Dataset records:
------------------------------------------------
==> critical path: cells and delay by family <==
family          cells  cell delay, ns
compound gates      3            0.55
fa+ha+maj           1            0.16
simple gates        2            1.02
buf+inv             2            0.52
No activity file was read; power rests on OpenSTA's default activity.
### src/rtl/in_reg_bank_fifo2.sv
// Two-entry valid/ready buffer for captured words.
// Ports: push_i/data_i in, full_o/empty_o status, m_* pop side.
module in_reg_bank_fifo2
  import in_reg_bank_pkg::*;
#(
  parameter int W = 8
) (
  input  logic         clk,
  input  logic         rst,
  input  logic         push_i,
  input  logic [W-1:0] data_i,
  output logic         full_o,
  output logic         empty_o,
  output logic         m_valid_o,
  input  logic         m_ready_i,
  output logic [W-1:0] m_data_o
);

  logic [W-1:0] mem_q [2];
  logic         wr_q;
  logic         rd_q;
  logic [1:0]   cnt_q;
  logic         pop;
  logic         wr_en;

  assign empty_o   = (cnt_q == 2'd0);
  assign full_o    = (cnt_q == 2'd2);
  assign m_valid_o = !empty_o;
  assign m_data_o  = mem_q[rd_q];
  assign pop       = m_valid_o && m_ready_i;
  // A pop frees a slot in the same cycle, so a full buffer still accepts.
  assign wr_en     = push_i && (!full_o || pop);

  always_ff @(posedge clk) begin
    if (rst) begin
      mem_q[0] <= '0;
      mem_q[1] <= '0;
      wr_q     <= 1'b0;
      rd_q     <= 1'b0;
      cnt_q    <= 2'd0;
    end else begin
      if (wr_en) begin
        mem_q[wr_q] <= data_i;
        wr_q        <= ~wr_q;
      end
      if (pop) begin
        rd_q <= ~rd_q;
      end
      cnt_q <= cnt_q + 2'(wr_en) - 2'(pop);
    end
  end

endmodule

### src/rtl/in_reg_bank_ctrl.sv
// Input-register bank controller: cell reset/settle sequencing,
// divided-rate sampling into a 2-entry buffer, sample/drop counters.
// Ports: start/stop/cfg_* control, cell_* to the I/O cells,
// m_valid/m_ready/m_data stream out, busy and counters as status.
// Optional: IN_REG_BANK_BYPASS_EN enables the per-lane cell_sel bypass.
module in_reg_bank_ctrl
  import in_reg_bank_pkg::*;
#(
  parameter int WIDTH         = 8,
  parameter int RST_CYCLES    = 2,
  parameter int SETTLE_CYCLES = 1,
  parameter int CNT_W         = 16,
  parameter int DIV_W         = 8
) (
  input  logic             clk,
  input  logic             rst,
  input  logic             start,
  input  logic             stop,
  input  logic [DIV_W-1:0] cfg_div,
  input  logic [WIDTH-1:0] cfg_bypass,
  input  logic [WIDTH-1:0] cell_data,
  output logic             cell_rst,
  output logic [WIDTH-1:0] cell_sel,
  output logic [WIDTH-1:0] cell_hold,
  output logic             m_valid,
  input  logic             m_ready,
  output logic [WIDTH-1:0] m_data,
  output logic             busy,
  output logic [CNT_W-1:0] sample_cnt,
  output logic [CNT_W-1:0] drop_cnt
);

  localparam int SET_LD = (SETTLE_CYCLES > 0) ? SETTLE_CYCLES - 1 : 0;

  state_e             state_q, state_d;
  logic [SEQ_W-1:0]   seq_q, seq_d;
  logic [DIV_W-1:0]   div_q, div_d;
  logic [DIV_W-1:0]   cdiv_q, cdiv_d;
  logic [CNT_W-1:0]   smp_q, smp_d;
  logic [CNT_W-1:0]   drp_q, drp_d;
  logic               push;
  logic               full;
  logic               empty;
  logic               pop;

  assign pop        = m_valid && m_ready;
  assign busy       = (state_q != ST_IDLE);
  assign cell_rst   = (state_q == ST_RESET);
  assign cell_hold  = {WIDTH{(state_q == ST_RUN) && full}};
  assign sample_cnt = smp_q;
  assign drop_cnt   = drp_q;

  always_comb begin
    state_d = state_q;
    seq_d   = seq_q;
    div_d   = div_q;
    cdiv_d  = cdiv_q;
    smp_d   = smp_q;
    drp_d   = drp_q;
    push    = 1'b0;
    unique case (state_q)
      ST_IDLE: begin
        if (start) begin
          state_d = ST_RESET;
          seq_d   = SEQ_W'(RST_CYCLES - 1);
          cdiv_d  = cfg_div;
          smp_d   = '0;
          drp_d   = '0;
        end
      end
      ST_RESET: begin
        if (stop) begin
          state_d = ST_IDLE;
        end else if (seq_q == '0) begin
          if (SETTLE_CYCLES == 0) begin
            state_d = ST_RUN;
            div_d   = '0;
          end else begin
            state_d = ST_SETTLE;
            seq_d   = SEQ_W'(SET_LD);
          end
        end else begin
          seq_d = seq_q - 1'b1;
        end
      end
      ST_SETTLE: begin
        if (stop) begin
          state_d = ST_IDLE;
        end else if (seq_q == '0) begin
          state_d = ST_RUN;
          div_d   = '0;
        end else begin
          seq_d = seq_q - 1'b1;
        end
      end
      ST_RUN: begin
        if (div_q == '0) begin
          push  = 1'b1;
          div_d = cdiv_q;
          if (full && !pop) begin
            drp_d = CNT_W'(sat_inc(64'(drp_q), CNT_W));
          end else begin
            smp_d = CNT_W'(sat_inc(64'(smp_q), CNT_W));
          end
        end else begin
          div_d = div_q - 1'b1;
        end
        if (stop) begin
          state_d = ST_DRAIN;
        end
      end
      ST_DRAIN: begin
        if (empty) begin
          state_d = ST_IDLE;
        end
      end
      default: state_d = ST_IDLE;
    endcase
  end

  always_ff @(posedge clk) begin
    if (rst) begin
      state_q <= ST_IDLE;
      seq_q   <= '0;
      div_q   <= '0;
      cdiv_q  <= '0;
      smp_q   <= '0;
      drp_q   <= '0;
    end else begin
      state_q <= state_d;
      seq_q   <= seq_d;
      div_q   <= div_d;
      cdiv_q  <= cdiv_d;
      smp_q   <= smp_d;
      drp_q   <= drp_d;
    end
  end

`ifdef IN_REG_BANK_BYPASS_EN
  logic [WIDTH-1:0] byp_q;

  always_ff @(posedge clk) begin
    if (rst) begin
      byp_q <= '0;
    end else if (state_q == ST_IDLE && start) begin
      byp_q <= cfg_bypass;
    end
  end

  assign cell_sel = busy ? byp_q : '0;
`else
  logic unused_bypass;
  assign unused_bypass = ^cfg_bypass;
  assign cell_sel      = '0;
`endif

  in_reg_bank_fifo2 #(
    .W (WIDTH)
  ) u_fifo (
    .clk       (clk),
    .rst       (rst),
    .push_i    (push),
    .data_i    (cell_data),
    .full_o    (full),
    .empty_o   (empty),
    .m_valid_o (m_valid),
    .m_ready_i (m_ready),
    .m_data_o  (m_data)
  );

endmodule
------------------------------------------------
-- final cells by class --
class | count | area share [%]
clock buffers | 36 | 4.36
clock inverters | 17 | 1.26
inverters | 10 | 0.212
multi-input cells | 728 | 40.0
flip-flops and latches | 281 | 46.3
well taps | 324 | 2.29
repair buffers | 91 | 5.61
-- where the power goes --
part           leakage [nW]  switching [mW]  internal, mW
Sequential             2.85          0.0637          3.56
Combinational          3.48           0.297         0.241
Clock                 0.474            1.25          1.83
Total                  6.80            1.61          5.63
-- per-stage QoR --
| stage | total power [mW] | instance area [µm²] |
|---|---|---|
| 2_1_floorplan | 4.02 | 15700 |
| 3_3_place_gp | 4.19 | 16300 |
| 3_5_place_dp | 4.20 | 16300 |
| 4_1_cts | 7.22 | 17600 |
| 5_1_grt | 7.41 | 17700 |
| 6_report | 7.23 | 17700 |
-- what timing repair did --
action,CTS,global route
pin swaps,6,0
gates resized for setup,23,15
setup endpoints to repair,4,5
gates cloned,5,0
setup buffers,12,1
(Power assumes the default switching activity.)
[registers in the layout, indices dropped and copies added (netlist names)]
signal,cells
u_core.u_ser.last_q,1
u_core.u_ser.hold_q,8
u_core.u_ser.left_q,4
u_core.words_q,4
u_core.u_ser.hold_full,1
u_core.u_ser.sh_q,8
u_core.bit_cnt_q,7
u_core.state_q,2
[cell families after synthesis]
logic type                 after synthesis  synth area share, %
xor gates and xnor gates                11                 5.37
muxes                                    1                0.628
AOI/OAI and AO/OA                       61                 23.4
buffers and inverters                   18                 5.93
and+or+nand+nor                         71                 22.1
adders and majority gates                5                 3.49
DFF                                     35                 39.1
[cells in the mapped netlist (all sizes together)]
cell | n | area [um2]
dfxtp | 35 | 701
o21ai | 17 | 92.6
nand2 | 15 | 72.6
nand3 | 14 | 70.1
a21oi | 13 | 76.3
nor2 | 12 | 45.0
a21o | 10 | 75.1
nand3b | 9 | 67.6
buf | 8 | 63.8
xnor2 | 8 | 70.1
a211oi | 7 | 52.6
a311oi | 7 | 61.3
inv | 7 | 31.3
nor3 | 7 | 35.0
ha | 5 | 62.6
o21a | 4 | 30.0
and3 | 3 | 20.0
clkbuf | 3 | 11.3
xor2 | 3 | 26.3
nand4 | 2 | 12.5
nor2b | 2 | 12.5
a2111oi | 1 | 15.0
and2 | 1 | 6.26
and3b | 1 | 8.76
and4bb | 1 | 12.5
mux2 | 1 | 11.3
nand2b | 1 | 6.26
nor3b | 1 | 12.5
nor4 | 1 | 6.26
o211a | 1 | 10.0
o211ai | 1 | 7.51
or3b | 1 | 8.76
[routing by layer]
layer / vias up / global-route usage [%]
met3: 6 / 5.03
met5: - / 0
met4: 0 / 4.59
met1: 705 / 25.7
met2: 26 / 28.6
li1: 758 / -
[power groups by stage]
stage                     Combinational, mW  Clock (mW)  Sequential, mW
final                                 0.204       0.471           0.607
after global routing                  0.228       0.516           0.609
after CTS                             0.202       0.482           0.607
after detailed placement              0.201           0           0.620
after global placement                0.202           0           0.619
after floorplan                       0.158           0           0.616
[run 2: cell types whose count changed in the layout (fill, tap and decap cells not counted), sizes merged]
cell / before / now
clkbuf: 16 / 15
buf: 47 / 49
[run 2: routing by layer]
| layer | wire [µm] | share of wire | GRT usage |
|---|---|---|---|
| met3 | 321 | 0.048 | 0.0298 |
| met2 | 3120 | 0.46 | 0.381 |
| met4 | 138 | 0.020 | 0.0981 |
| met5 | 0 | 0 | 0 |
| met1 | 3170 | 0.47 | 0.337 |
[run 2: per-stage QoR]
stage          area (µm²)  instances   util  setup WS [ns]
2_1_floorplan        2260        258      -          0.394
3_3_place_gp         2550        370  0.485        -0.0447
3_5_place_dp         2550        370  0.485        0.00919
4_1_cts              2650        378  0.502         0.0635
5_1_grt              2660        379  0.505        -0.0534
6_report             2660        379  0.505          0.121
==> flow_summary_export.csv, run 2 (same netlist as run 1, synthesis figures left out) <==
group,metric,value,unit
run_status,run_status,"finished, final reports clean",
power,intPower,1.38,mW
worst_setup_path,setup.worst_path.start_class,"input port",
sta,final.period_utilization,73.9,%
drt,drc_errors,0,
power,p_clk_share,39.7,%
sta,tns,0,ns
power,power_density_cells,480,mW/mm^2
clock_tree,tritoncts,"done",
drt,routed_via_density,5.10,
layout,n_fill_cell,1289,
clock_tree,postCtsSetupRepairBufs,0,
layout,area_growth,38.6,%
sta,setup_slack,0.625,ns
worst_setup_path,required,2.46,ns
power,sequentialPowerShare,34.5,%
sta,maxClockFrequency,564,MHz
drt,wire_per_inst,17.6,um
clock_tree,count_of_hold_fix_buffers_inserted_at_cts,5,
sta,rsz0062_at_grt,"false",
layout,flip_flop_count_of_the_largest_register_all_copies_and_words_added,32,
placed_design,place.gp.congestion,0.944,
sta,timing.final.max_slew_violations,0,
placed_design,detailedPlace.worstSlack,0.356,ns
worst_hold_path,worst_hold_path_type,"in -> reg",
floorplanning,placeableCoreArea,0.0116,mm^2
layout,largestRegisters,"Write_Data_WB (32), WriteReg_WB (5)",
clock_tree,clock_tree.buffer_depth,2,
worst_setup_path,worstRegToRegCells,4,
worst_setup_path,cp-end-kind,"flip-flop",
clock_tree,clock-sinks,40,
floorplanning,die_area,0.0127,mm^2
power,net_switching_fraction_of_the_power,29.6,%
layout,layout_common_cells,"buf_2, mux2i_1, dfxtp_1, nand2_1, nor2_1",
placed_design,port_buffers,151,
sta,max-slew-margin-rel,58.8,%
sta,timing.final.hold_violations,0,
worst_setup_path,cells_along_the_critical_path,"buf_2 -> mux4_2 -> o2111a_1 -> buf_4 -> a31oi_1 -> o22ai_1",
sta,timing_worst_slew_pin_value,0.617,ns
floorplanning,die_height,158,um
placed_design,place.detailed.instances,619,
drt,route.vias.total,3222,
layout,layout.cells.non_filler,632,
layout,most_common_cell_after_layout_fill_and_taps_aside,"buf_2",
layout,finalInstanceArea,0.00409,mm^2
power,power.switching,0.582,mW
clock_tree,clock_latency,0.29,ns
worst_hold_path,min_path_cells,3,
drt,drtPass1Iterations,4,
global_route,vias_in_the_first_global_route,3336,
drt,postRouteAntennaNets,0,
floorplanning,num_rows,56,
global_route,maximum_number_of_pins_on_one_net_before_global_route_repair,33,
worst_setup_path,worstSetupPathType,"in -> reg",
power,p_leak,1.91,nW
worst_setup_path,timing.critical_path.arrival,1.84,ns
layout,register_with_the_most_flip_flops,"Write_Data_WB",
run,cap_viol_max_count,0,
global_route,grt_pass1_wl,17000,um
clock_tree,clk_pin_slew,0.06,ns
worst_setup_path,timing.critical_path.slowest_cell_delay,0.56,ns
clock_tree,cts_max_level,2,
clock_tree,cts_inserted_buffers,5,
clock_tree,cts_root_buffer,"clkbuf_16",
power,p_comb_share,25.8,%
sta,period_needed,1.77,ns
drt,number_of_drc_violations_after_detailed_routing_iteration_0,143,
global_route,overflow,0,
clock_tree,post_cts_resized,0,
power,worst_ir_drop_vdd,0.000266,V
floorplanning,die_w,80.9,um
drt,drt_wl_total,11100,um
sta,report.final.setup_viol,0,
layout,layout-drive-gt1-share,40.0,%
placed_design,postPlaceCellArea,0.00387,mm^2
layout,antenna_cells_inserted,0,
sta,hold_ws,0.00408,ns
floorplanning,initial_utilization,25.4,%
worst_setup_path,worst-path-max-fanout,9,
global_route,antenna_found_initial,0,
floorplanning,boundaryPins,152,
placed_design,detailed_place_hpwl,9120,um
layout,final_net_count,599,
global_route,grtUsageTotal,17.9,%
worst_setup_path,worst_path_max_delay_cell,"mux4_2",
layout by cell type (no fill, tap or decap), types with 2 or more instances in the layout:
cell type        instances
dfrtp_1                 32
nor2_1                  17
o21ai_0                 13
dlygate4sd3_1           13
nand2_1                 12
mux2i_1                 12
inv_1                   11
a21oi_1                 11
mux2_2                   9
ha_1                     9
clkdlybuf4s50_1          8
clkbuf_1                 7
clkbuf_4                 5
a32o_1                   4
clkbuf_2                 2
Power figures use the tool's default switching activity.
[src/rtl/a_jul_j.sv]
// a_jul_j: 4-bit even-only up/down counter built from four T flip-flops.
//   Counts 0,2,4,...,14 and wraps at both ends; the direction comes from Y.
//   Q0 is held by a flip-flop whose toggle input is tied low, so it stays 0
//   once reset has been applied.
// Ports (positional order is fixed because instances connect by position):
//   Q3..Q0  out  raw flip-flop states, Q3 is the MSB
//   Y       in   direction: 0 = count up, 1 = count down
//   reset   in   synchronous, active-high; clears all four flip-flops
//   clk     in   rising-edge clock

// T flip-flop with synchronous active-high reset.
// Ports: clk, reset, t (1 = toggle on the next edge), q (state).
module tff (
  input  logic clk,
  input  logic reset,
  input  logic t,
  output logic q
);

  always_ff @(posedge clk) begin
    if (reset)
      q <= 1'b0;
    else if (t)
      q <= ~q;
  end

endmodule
------------------------------------------------
ACTIVITY:
Reproduce only the lines above, starting at the line with "[routing by layer]" and ending at the line with "[run 2: routing by layer]", exactly as written.

TASK ANSWER:
[routing by layer]
layer / vias up / global-route usage [%]
met3: 6 / 5.03
met5: - / 0
met4: 0 / 4.59
met1: 705 / 25.7
met2: 26 / 28.6
li1: 758 / -
[power groups by stage]
stage                     Combinational, mW  Clock (mW)  Sequential, mW
final                                 0.204       0.471           0.607
after global routing                  0.228       0.516           0.609
after CTS                             0.202       0.482           0.607
after detailed placement              0.201           0           0.620
after global placement                0.202           0           0.619
after floorplan                       0.158           0           0.616
[run 2: cell types whose count changed in the layout (fill, tap and decap cells not counted), sizes merged]
cell / before / now
clkbuf: 16 / 15
buf: 47 / 49
[run 2: routing by layer]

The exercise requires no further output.